Today’s movie avant-garde cherishes its silvery fetish of film as film. When I began making moving pictures emulsions and hand-wound cameras were the norm. We had four labs dedicated to super-8 film alone, so it’s hard for me to muster the same sense of loss or nostalgia. I think the entire project of fringe cinema might be summed up in a single word: attention. And within the project of attention there are two broad categories of work, with much inevitable overlap. The first narrates materials and processes, and the second has to do with identity politics. The film nostalgists are firmly in the materials and processes camp, they are often interested in horizontal structures, privileging the act of looking, sometimes suspicious of language, they unpack the tools of the trade. The medium is the message. Not incidentally the artists and curators who support them are mostly white and male. The second camp or sub-genre narrates the conditions of a specific identity or identities. Formal manoeverings are pressed into the service of alternative messagings. New forms for new lives.

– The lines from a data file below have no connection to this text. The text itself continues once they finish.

===== config.mk =====
export PLATFORM = sky130hd
export DESIGN_NAME = adc_conv_seq
export DESIGN_NICKNAME = d
export VERILOG_FILES = /design/src/rtl/adc_conv_seq.sv
export SDC_FILE = /design/constraint.sdc
export NUM_CORES = 1
export LEC_CHECK = 0
export ABC_AREA = 1
export CORE_AREA = 10 10 69 71
export CTS_CLUSTER_SIZE = 16
export DETAILED_ROUTE_END_ITERATION = 6
export DIE_AREA = 0 0 79 81
export PLACE_DENSITY = 0.72
export SLEW_MARGIN = 20
export SYNTH_ARGS = -nofsm -noshare
export SYNTH_HDL_FRONTEND = slang
export SYNTH_SLANG_ARGS = --single-unit
export TNS_END_PERCENT = 10

===== constraint.sdc =====
create_clock -name clk_10MHz -period 1.5 [get_ports clk_10MHz]
set_input_delay 0.3 -clock clk_10MHz [delete_from_list [all_inputs] [get_ports clk_10MHz]]
set_output_delay 0.3 -clock clk_10MHz [all_outputs]
set_load 0.03 [all_outputs]
[src/rtl/rsa_pkg.sv]
// rsa_pkg: state/phase types and core register-select codes for rsa_ctrl
package rsa_pkg;

    typedef enum logic [3:0] {
        S_IDLE, S_LOAD, S_WR, S_START, S_WAIT_HI,
        S_WAIT_LO, S_RD_ADDR, S_RD_CAP, S_SEND, S_ERR
    } state_t;

    typedef enum logic [1:0] {PH_MOD, PH_BASE, PH_EXP} phase_t;

    localparam logic [1:0] SEL_RESULT = 2'd0;
    localparam logic [1:0] SEL_BASE   = 2'd1;
    localparam logic [1:0] SEL_EXP    = 2'd2;
    localparam logic [1:0] SEL_MOD    = 2'd3;

    function automatic logic [1:0] ph_sel(input phase_t ph);
        return ph == PH_MOD ? SEL_MOD : ph == PH_BASE ? SEL_BASE : SEL_EXP;
    endfunction

endpackage

[src/rtl/rsa_ctrl.sv]
// rsa_ctrl: byte-stream sequencer that loads, starts and reads back the rsa core
module rsa_ctrl
    import rsa_pkg::*;
#(
    parameter int NBYTES  = 32,
    parameter int TIMEOUT = 4096
) (
    input  logic       clk,
    input  logic       reset,
    input  logic       in_valid,
    output logic       in_ready,
    input  logic [7:0] in_data,
    output logic       out_valid,
    input  logic       out_ready,
    output logic [7:0] out_data,
    output logic       busy,
    output logic       done,
    output logic       timeout_err,
    output logic       core_we_n,
    output logic       core_oe_n,
    output logic       core_start_n,
    output logic [1:0] core_reg_sel,
    output logic [5:0] core_addr,
    output logic [7:0] core_wdata,
    input  logic [7:0] core_rdata,
    input  logic       core_busy
);

    localparam int           TW   = $clog2(TIMEOUT + 1);
    localparam logic [5:0]   LAST = 6'(NBYTES - 1);
    localparam logic [TW-1:0] TLIM = TW'(TIMEOUT - 1);

    state_t        r_state, w_next;
    phase_t        r_ph;
    logic [5:0]    r_cnt;
    logic [7:0]    r_wdata, r_odata;
    logic          r_oval, r_done, r_err;
    logic [TW-1:0] r_tmr;
    logic          r_we_n, r_oe_n, r_start_n;
    logic [1:0]    r_sel;
    logic          w_last, w_tmo, w_we_n, w_oe_n, w_start_n;
    logic [1:0]    w_sel;

    assign w_last = r_cnt == LAST;
    assign w_tmo  = r_tmr >= TLIM;

    // state register
    always_ff @(posedge clk or negedge reset) begin
        if (!reset) r_state <= S_IDLE;
        else        r_state <= w_next;
    end

    // next-state decode; a busy edge wins over a coincident timeout
    always_comb begin
        w_next = r_state;
        case (r_state)
            S_IDLE, S_LOAD: w_next = in_valid ? S_WR : r_state;
            S_WR:           w_next = (w_last && r_ph == PH_EXP) ? S_START : S_LOAD;
            S_START:        w_next = S_WAIT_HI;
            S_WAIT_HI:      w_next = core_busy ? S_WAIT_LO : w_tmo ? S_ERR : S_WAIT_HI;
            S_WAIT_LO:      w_next = !core_busy ? S_RD_ADDR : w_tmo ? S_ERR : S_WAIT_LO;
            S_RD_ADDR:      w_next = S_RD_CAP;
            S_RD_CAP:       w_next = S_SEND;
            S_SEND:         w_next = !out_ready ? S_SEND : w_last ? S_IDLE : S_RD_ADDR;
            default:        w_next = S_ERR;
        endcase
    end

    // outputs: handshake flags from the current state, core strobes for the state being entered
    always_comb begin
        in_ready  = r_state == S_IDLE || r_state == S_LOAD;
        busy      = r_state != S_IDLE;
        w_we_n    = w_next != S_WR;
        w_oe_n    = w_next != S_RD_ADDR;
        w_start_n = w_next != S_START;
        w_sel     = w_next != S_WR ? SEL_RESULT : r_state == S_IDLE ? SEL_MOD : ph_sel(r_ph);
    end

    // core strobes registered so the bus sees clean single-cycle pulses
    always_ff @(posedge clk or negedge reset) begin
        if (!reset) begin
            r_we_n    <= 1'b1;
            r_oe_n    <= 1'b1;
            r_start_n <= 1'b1;
            r_sel     <= SEL_RESULT;
        end else begin
            r_we_n    <= w_we_n;
            r_oe_n    <= w_oe_n;
            r_start_n <= w_start_n;
            r_sel     <= w_sel;
        end
    end

    // operand/result datapath, byte and phase counters, timeout counter
    always_ff @(posedge clk or negedge reset) begin
        if (!reset) begin
            r_ph    <= PH_MOD;
            r_cnt   <= '0;
            r_wdata <= '0;
            r_odata <= '0;
            r_oval  <= 1'b0;
            r_done  <= 1'b0;
            r_err   <= 1'b0;
            r_tmr   <= '0;
        end else begin
            r_done <= 1'b0;
            case (r_state)
                S_IDLE: if (in_valid) begin
                    r_wdata <= in_data;
                    r_ph    <= PH_MOD;
                    r_cnt   <= '0;
                end
                S_LOAD: if (in_valid) r_wdata <= in_data;
                S_WR: if (!w_last) r_cnt <= r_cnt + 1'b1;
                    else if (r_ph != PH_EXP) begin
                        r_ph  <= r_ph == PH_MOD ? PH_BASE : PH_EXP;
                        r_cnt <= '0;
                    end
                // the counter tracks cycles since the start pulse, so ERR lands on cycle TIMEOUT
                S_START: r_tmr <= TW'(1);
                S_WAIT_HI, S_WAIT_LO: begin
                    r_tmr <= r_tmr + 1'b1;
                    if (w_next == S_RD_ADDR) r_cnt <= '0;
                    if (w_next == S_ERR) r_err <= 1'b1;
                end
                S_RD_CAP: begin
                    r_odata <= core_rdata;
                    r_oval  <= 1'b1;
                end
                S_SEND: if (out_ready) begin
                    r_oval <= 1'b0;
                    if (w_last) r_done <= 1'b1;
                    else r_cnt <= r_cnt + 1'b1;
                end
                default: ;
            endcase
        end
    end

    assign out_valid    = r_oval;
    assign out_data     = r_odata;
    assign done         = r_done;
    assign timeout_err  = r_err;
    assign core_we_n    = r_we_n;
    assign core_oe_n    = r_oe_n;
    assign core_start_n = r_start_n;
    assign core_reg_sel = r_sel;
    assign core_addr    = r_cnt;
    assign core_wdata   = r_wdata;

endmodule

How important is it for your films to be shown and exhibited in cinemas?
Without an audience the work feels incomplete, and the enterprise is haunted by futility. Are we speaking to someone? What I’ve been struggling with at this late moment in my life is a crisis of faith. When I started making work I understood that my difficult, obscure, materialist movies were part of a larger liberationist project that included gay liberation, black liberation, women’s liberation, animal liberation, and anti-colonial movements. The perhaps ridiculous assumption was that if one could look closely enough at the materials of cinema, one could find within them encoded the mechanisms of capitalism itself. We would disarm capitalism by exposing the operations, and we would do that by creating different models of attention, which was what fringe cinema was busy producing. Each small movie created a different model of attention. Through sometimes heroic acts of duration, we would practice different modes of consciousness together in the cinema, and these would be sites of resistance, they became models for how we might live collectively outside of capitalism.
And that’s changed?
The political project has been replaced by a new professionalism. There are careers at stake, tenure files that need to be padded, and at this moment of media overflow, a new cadre of curators willing to wade through the murk and tell us what is important. I began working as part of an avant-geek movie collective in Toronto called the Funnel. Equipment was rare and expensive so resources were shared. Today those machines and labs have been shrunk into microchips, which has brought us new forms of loneliness. In place of the collective loneliness of the movie theatre, the new loneliness of the internet, where I can be kingpin and publisher of my own empire, which is everywhere and nowhere. The project of attention is still operative, and the technocrats have even found a way to measure it, attention registers as hits. The more times you are hit, the better off you are.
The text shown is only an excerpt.